--- Input material Enclosed Below ---
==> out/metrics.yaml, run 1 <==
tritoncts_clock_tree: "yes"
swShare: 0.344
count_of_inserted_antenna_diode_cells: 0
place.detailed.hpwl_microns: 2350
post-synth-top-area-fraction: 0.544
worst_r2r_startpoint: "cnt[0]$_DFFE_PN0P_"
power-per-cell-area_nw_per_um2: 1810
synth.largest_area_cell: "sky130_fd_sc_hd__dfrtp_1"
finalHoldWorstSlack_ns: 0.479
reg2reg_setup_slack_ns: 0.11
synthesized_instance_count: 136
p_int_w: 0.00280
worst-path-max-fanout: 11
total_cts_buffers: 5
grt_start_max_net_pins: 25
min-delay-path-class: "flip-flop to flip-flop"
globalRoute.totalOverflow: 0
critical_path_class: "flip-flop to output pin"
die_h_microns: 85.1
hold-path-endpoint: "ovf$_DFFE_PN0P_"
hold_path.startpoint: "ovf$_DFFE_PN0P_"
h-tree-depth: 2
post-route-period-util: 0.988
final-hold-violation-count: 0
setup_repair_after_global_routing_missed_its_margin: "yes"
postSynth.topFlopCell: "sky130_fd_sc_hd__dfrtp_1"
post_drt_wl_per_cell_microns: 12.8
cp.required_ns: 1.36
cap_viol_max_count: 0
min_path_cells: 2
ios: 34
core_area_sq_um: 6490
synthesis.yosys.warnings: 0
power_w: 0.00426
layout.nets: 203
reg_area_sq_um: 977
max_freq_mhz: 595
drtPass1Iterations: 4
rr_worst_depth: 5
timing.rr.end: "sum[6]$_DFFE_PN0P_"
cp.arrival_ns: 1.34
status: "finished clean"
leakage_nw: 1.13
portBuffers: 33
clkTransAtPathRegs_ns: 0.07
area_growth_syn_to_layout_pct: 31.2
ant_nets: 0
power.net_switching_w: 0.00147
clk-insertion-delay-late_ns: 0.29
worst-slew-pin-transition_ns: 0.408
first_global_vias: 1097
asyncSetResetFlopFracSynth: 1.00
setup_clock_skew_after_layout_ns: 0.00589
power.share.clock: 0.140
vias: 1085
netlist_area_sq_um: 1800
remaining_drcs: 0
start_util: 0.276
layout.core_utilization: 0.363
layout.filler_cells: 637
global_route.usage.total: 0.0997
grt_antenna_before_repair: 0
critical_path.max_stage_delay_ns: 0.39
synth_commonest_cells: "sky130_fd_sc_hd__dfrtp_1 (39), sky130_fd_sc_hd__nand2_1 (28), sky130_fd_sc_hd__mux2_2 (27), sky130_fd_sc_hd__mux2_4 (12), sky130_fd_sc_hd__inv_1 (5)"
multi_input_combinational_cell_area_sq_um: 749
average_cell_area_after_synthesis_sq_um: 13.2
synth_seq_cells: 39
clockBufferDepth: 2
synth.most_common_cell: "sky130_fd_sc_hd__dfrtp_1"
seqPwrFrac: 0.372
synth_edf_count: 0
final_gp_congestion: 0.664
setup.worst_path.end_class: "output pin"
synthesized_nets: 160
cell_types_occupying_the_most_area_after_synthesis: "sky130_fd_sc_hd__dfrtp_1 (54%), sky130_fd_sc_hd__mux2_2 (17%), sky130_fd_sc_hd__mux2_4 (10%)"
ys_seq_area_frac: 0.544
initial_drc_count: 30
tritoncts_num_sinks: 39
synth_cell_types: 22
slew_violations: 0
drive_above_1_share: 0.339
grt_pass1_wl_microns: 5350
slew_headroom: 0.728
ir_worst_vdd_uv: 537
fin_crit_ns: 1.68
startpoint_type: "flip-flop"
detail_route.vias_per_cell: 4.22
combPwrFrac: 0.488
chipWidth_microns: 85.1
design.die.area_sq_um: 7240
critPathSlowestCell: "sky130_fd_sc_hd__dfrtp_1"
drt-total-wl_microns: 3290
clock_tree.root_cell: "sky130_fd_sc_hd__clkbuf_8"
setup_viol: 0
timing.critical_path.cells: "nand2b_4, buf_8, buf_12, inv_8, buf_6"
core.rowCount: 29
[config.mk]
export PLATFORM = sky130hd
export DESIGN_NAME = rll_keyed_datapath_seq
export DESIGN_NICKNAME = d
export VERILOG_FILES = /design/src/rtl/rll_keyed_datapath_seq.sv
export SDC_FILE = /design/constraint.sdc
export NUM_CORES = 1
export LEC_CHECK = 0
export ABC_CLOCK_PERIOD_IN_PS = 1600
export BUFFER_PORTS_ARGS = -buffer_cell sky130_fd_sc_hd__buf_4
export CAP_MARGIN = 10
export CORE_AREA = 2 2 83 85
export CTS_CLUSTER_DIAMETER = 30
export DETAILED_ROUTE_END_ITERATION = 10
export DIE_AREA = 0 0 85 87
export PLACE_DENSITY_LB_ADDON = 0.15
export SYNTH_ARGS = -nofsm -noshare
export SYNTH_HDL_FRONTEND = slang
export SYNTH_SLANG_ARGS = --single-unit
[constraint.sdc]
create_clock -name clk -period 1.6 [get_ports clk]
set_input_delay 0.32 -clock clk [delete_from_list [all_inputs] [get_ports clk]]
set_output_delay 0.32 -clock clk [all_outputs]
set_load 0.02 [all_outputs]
--- End of Enclosed Input material ---
#### Required work:
Your task is to retype the entries verbatim, starting with the line that holds "leakage_nw: 1.13" and stopping after the line that holds "critical_path.max_stage_delay_ns: 0.39".

#### Finished task:
leakage_nw: 1.13
portBuffers: 33
clkTransAtPathRegs_ns: 0.07
area_growth_syn_to_layout_pct: 31.2
ant_nets: 0
power.net_switching_w: 0.00147
clk-insertion-delay-late_ns: 0.29
worst-slew-pin-transition_ns: 0.408
first_global_vias: 1097
asyncSetResetFlopFracSynth: 1.00
setup_clock_skew_after_layout_ns: 0.00589
power.share.clock: 0.140
vias: 1085
netlist_area_sq_um: 1800
remaining_drcs: 0
start_util: 0.276
layout.core_utilization: 0.363
layout.filler_cells: 637
global_route.usage.total: 0.0997
grt_antenna_before_repair: 0
critical_path.max_stage_delay_ns: 0.39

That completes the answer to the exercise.